_Activity_
The listing below holds a line with "[per-layer routing]" and a line with "Timing Repair Buffer". Reproduce those two lines exactly, plus everything between them.

_Material for this exercise_

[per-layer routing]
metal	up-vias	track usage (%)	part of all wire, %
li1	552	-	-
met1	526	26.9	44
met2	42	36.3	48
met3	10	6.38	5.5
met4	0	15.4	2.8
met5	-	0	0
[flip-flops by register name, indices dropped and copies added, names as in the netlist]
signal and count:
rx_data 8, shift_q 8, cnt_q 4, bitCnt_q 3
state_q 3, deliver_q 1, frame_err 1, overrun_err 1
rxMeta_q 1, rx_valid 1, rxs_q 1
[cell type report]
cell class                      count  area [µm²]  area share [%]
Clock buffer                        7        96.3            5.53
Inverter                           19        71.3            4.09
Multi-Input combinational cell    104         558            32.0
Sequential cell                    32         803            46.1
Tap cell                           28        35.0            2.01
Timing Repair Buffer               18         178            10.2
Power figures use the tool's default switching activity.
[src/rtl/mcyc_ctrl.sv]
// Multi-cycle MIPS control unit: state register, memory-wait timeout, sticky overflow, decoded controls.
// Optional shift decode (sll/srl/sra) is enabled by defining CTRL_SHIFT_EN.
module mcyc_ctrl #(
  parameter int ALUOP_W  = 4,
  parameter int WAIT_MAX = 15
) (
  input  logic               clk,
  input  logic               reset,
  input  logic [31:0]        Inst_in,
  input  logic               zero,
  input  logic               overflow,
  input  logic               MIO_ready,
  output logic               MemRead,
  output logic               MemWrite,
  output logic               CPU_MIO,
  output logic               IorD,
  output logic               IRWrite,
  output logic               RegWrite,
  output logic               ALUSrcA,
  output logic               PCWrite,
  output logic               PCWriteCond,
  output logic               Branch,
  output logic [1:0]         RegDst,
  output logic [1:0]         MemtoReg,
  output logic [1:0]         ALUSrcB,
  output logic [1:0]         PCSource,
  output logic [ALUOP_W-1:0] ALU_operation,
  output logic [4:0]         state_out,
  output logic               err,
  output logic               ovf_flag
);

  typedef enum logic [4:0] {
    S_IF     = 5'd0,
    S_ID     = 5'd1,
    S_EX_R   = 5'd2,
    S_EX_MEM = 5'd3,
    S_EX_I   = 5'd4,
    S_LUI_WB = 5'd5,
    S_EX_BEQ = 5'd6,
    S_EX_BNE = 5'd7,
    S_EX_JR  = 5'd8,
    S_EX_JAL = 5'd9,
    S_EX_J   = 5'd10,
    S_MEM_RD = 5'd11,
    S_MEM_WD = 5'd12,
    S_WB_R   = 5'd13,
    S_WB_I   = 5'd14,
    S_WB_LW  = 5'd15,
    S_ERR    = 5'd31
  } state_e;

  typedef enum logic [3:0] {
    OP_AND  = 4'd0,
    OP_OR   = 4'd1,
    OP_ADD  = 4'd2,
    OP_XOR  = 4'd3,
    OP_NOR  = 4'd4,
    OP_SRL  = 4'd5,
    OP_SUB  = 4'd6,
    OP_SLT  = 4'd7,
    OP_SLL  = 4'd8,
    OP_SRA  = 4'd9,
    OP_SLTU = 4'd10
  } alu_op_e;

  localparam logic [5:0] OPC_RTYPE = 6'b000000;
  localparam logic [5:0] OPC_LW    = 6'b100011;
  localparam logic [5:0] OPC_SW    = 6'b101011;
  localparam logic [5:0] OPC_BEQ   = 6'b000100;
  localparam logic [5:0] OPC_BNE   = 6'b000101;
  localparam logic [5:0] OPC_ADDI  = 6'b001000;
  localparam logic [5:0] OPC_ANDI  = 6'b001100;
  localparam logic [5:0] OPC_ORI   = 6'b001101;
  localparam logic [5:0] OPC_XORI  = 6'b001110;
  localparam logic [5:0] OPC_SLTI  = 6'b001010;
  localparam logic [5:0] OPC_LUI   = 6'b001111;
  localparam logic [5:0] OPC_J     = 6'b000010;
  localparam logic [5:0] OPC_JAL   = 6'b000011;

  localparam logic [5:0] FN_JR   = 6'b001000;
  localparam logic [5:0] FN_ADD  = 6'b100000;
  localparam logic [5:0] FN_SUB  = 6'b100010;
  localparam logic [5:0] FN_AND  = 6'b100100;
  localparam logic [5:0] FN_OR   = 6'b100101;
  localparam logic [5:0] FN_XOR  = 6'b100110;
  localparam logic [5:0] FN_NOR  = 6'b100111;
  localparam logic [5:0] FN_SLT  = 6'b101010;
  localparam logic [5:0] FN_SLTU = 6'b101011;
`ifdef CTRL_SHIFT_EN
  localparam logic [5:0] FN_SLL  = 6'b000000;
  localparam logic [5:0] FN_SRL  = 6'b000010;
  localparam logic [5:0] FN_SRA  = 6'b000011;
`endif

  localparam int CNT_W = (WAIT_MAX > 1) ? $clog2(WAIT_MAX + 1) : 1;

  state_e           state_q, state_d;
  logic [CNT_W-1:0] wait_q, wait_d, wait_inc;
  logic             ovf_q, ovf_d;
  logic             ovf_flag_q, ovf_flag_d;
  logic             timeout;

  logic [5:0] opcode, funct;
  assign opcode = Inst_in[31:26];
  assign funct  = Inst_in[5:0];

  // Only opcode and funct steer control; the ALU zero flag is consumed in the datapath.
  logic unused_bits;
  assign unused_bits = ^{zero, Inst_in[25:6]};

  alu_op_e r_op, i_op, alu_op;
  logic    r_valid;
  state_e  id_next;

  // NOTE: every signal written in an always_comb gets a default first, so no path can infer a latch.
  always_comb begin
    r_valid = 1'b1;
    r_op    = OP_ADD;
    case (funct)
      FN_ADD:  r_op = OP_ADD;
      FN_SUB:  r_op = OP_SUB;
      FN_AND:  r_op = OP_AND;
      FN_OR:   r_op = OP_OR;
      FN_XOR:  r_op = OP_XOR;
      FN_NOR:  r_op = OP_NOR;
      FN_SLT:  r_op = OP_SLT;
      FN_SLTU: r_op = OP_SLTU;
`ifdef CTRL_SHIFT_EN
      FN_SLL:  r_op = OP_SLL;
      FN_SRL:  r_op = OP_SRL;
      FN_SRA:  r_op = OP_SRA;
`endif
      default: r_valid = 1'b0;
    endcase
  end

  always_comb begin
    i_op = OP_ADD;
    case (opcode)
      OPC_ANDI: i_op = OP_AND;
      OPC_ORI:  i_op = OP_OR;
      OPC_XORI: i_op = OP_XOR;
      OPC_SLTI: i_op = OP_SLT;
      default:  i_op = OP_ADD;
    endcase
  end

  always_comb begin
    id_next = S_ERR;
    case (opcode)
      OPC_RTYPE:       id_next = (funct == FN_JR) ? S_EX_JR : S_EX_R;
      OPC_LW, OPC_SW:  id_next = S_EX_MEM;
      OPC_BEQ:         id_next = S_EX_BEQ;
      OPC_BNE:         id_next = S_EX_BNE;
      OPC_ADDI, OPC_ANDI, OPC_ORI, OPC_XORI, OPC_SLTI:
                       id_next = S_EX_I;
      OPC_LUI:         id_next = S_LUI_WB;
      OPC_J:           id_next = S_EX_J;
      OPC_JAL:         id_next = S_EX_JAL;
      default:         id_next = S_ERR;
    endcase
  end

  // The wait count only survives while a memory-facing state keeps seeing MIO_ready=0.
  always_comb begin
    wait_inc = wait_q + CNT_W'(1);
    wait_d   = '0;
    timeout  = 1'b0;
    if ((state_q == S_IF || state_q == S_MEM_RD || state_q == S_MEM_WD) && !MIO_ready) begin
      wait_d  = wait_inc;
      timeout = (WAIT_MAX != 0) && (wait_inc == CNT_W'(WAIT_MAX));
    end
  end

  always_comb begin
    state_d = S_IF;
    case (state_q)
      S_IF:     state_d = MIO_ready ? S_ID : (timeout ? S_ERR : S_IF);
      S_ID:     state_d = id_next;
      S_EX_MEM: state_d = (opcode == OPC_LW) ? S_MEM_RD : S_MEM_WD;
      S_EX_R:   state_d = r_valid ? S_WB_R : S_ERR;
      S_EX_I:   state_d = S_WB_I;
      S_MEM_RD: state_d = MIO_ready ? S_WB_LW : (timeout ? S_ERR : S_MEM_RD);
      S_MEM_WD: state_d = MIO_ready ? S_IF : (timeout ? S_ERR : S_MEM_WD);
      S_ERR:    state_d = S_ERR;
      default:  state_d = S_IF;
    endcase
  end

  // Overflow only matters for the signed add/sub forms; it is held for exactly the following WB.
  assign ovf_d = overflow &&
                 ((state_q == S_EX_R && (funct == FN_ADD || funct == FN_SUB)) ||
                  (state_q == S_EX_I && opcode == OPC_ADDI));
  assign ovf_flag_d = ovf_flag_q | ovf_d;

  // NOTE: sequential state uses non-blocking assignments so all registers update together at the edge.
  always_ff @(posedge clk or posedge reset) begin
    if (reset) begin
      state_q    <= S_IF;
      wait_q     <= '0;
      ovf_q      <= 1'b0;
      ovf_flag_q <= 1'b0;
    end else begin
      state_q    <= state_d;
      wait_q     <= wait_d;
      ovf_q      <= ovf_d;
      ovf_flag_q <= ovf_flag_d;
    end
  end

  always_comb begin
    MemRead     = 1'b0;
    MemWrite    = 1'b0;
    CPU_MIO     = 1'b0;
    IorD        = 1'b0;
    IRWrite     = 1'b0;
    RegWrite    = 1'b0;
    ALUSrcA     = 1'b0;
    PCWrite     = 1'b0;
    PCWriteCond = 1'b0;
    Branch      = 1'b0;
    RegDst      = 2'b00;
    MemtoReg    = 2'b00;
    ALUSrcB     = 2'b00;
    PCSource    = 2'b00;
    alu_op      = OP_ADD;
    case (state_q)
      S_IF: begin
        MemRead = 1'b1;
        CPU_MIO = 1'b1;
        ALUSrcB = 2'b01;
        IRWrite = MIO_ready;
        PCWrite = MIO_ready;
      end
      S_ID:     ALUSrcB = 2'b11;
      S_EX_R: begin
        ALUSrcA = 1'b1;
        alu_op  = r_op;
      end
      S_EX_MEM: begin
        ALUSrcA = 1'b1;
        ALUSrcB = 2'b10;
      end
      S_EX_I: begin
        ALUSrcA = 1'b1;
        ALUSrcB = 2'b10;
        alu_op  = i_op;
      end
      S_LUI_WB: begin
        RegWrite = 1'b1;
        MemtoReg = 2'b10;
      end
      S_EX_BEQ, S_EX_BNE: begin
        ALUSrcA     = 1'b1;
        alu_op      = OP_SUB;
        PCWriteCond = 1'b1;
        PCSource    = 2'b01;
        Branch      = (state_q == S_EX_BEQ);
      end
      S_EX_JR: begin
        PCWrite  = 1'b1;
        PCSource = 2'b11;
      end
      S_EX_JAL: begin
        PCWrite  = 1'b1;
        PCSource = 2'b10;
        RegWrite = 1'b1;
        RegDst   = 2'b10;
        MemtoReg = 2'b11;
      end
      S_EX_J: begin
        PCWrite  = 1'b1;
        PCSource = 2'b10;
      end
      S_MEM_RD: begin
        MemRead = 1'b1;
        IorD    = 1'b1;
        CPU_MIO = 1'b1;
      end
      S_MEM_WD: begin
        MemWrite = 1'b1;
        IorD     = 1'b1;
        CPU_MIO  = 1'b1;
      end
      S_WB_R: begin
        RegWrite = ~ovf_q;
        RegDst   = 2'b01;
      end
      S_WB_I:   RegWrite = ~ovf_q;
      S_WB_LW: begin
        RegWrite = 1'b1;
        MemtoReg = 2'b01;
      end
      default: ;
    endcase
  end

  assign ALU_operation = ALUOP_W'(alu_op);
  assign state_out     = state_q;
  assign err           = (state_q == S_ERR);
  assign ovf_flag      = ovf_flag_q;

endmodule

---

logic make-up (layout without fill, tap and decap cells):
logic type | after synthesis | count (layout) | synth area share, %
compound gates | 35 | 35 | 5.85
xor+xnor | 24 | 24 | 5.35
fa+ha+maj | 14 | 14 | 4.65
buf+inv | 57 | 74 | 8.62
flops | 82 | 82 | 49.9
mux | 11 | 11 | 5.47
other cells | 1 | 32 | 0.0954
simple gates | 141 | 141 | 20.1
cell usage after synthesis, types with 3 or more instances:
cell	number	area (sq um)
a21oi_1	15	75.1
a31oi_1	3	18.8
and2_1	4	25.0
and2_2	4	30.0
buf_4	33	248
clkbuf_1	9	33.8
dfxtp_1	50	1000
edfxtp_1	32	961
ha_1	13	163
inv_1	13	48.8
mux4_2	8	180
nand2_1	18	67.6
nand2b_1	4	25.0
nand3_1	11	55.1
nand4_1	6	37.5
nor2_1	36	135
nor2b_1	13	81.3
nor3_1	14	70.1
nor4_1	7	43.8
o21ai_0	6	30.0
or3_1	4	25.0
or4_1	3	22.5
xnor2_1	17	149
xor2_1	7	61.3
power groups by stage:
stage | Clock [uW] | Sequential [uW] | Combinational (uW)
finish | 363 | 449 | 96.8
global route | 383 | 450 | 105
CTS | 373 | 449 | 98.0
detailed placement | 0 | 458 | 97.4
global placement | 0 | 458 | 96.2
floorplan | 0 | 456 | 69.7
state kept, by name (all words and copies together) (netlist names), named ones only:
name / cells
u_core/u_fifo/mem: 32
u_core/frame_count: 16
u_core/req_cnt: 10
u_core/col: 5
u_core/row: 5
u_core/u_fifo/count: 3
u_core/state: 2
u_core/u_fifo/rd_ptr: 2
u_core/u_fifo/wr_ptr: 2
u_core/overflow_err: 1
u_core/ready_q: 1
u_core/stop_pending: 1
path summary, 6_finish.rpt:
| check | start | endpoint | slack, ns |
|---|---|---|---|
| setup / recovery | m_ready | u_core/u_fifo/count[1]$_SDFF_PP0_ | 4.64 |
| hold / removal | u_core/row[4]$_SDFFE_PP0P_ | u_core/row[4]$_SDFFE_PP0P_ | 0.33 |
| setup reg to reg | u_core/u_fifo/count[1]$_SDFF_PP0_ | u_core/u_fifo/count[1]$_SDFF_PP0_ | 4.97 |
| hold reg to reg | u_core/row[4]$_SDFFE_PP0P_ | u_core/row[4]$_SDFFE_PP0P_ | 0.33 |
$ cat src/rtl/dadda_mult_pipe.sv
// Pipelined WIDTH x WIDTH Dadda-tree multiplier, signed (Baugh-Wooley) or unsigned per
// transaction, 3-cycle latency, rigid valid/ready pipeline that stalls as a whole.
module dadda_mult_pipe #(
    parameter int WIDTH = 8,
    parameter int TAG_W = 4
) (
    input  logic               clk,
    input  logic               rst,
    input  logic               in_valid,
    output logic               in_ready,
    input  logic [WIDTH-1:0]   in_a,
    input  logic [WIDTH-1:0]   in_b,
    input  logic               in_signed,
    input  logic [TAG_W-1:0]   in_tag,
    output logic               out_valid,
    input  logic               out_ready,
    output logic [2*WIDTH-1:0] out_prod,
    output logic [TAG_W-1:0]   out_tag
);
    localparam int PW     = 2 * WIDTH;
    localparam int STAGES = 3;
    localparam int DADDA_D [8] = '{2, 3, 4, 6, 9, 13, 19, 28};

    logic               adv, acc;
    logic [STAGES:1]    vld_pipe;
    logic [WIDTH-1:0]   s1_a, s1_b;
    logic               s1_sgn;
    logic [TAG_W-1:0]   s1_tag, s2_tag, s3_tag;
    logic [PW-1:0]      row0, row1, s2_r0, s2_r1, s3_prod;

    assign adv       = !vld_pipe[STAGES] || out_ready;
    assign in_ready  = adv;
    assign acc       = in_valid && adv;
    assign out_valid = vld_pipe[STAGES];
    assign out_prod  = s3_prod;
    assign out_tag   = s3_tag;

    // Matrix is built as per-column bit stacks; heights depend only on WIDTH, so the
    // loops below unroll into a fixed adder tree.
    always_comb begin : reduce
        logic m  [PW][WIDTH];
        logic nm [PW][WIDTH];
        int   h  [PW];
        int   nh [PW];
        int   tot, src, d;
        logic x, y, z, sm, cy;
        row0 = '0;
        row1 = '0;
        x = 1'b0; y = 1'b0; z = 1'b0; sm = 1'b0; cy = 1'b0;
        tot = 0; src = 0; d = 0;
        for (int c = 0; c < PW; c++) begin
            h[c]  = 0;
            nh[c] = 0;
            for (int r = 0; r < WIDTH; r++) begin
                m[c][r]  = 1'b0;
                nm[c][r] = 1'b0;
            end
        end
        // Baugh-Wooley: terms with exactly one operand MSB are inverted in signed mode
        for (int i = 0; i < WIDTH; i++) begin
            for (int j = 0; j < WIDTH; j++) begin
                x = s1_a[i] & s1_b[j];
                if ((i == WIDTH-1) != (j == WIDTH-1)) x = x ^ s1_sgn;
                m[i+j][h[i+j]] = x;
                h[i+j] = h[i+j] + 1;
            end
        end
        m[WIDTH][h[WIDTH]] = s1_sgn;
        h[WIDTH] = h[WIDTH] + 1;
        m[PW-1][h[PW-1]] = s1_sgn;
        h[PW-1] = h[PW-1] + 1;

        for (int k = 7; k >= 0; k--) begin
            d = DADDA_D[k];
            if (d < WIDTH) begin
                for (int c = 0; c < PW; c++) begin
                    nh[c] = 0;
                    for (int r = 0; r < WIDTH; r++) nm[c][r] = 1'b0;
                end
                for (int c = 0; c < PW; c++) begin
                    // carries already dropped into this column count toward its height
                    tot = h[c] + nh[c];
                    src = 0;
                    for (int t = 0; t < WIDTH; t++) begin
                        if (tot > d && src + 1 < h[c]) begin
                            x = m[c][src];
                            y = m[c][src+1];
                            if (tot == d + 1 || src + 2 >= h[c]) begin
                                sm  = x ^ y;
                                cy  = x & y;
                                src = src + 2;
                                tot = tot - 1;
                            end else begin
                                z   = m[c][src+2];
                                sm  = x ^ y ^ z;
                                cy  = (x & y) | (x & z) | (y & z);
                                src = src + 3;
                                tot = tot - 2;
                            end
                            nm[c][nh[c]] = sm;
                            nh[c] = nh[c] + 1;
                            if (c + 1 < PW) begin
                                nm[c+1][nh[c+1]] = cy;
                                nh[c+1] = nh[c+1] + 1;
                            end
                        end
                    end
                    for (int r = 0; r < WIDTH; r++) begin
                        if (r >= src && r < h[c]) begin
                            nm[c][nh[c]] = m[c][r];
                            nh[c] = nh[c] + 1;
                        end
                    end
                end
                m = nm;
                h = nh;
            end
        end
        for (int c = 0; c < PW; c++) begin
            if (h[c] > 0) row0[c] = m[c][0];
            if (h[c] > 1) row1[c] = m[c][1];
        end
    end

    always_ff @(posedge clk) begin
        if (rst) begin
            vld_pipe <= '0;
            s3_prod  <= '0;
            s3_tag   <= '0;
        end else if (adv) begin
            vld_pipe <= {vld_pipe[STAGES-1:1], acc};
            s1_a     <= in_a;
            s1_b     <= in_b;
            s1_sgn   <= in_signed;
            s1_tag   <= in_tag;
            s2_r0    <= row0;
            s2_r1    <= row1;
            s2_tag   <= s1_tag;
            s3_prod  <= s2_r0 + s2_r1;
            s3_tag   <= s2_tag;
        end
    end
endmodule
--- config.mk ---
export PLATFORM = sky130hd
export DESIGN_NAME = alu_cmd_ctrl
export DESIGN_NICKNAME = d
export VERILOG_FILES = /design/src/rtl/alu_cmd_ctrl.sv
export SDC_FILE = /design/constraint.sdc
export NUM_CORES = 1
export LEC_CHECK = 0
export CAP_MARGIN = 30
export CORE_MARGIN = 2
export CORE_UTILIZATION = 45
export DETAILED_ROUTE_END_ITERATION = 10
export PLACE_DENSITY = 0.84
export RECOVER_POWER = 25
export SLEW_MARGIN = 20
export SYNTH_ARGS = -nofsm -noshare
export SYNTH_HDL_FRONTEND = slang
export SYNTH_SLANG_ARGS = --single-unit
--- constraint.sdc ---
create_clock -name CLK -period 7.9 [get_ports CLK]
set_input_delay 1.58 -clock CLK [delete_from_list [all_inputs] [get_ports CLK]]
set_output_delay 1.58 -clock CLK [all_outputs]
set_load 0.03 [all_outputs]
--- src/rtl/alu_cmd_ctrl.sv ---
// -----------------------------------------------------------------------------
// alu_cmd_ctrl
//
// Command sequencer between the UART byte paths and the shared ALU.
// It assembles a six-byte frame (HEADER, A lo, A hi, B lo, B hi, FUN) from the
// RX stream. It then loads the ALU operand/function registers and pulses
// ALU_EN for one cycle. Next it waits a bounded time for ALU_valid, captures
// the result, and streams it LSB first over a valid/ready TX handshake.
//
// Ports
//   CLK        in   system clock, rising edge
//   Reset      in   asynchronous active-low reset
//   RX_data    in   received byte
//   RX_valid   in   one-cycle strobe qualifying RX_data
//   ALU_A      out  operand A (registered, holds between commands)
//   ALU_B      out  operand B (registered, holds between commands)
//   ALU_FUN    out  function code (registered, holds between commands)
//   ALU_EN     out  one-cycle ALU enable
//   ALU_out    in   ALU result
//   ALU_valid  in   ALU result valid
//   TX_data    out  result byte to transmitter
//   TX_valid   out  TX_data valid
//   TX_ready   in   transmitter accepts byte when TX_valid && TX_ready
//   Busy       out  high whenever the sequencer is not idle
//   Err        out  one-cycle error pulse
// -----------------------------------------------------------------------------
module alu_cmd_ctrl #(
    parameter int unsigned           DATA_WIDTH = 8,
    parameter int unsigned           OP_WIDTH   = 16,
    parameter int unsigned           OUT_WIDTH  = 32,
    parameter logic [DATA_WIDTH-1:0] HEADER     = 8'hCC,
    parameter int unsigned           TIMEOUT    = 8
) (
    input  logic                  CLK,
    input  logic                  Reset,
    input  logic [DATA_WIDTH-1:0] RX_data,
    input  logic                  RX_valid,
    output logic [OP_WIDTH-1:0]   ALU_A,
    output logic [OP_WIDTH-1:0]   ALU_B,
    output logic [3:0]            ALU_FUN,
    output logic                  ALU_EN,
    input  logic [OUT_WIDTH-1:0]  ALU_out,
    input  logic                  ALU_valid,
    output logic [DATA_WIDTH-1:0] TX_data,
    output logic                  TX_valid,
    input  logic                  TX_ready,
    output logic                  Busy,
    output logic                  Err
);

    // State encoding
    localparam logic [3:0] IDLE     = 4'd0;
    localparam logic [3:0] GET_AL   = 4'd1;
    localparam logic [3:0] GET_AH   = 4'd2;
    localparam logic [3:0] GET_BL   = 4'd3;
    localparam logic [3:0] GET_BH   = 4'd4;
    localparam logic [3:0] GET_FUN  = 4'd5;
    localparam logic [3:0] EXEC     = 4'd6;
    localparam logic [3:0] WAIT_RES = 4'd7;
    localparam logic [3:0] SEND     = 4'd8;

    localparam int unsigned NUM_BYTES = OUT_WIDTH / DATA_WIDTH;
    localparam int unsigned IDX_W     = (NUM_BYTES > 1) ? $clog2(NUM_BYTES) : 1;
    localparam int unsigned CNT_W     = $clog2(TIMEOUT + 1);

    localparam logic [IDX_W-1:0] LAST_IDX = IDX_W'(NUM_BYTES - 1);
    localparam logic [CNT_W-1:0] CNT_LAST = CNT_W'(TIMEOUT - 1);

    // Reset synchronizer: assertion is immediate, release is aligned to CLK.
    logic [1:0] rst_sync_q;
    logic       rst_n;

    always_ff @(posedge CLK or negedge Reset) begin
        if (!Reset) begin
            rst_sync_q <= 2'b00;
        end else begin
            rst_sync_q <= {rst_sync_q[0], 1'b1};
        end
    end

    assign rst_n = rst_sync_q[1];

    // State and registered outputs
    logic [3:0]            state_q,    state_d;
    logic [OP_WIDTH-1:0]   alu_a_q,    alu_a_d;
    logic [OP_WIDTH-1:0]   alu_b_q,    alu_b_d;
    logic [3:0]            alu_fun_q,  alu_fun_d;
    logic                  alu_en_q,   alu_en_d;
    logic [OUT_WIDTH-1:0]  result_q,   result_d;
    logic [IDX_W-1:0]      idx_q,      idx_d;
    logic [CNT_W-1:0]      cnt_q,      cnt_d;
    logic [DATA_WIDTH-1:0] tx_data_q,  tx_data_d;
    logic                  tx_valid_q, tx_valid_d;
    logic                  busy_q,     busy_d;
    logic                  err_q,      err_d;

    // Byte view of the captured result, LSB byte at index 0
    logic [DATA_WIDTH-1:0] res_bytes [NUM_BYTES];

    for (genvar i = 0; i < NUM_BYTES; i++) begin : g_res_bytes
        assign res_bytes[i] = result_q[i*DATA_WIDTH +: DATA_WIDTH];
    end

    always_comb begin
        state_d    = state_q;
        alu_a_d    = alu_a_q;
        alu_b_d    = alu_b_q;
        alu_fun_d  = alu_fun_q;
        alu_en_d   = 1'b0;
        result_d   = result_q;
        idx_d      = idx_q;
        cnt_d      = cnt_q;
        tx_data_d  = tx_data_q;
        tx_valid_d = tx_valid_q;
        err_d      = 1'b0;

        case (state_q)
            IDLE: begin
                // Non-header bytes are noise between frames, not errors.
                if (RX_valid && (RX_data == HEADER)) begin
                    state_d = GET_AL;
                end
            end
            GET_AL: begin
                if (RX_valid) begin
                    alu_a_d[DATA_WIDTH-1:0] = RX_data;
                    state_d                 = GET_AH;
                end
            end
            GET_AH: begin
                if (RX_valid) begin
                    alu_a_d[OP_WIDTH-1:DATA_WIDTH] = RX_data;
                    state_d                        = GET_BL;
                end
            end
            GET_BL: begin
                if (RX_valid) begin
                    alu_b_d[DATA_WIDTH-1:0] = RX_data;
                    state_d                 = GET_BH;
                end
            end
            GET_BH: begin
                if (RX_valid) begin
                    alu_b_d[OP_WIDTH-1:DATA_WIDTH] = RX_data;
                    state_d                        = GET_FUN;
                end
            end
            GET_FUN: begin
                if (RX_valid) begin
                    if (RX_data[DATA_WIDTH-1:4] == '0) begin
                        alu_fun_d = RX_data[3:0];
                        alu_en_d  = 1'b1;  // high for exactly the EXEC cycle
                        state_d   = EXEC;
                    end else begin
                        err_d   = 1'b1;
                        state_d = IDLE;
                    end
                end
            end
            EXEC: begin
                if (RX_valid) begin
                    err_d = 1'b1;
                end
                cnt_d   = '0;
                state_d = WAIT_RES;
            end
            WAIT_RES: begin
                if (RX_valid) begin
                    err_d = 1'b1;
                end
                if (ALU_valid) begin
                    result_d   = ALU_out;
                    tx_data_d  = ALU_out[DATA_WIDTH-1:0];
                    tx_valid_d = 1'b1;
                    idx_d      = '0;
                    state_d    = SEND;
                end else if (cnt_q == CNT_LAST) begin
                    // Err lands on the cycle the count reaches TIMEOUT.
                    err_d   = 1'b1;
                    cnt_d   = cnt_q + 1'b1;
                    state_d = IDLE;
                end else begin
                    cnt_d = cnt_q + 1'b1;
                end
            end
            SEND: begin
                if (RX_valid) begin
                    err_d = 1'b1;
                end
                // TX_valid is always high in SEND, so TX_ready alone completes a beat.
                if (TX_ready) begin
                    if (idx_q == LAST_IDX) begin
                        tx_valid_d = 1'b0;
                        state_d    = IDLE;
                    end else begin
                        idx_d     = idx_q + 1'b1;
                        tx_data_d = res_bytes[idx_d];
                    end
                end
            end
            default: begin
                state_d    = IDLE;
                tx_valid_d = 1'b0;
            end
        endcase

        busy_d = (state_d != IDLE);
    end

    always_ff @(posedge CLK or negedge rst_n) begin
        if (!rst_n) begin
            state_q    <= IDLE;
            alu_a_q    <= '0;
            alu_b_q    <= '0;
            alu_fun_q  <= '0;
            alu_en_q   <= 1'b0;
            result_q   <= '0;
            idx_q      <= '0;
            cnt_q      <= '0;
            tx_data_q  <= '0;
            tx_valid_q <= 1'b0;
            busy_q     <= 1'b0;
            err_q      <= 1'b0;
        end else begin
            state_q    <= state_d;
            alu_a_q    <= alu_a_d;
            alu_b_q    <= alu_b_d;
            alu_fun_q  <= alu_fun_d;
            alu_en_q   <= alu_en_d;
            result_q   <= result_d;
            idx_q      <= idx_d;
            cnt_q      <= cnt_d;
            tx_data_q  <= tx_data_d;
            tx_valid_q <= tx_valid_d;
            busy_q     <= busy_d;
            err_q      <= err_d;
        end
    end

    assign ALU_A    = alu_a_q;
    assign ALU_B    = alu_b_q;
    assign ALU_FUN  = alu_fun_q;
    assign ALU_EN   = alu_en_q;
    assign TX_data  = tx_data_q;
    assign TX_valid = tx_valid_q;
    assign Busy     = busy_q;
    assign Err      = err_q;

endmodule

_Result of the task_
[per-layer routing]
metal	up-vias	track usage (%)	part of all wire, %
li1	552	-	-
met1	526	26.9	44
met2	42	36.3	48
met3	10	6.38	5.5
met4	0	15.4	2.8
met5	-	0	0
[flip-flops by register name, indices dropped and copies added, names as in the netlist]
signal and count:
rx_data 8, shift_q 8, cnt_q 4, bitCnt_q 3
state_q 3, deliver_q 1, frame_err 1, overrun_err 1
rxMeta_q 1, rx_valid 1, rxs_q 1
[cell type report]
cell class                      count  area [µm²]  area share [%]
Clock buffer                        7        96.3            5.53
Inverter                           19        71.3            4.09
Multi-Input combinational cell    104         558            32.0
Sequential cell                    32         803            46.1
Tap cell                           28        35.0            2.01
Timing Repair Buffer               18         178            10.2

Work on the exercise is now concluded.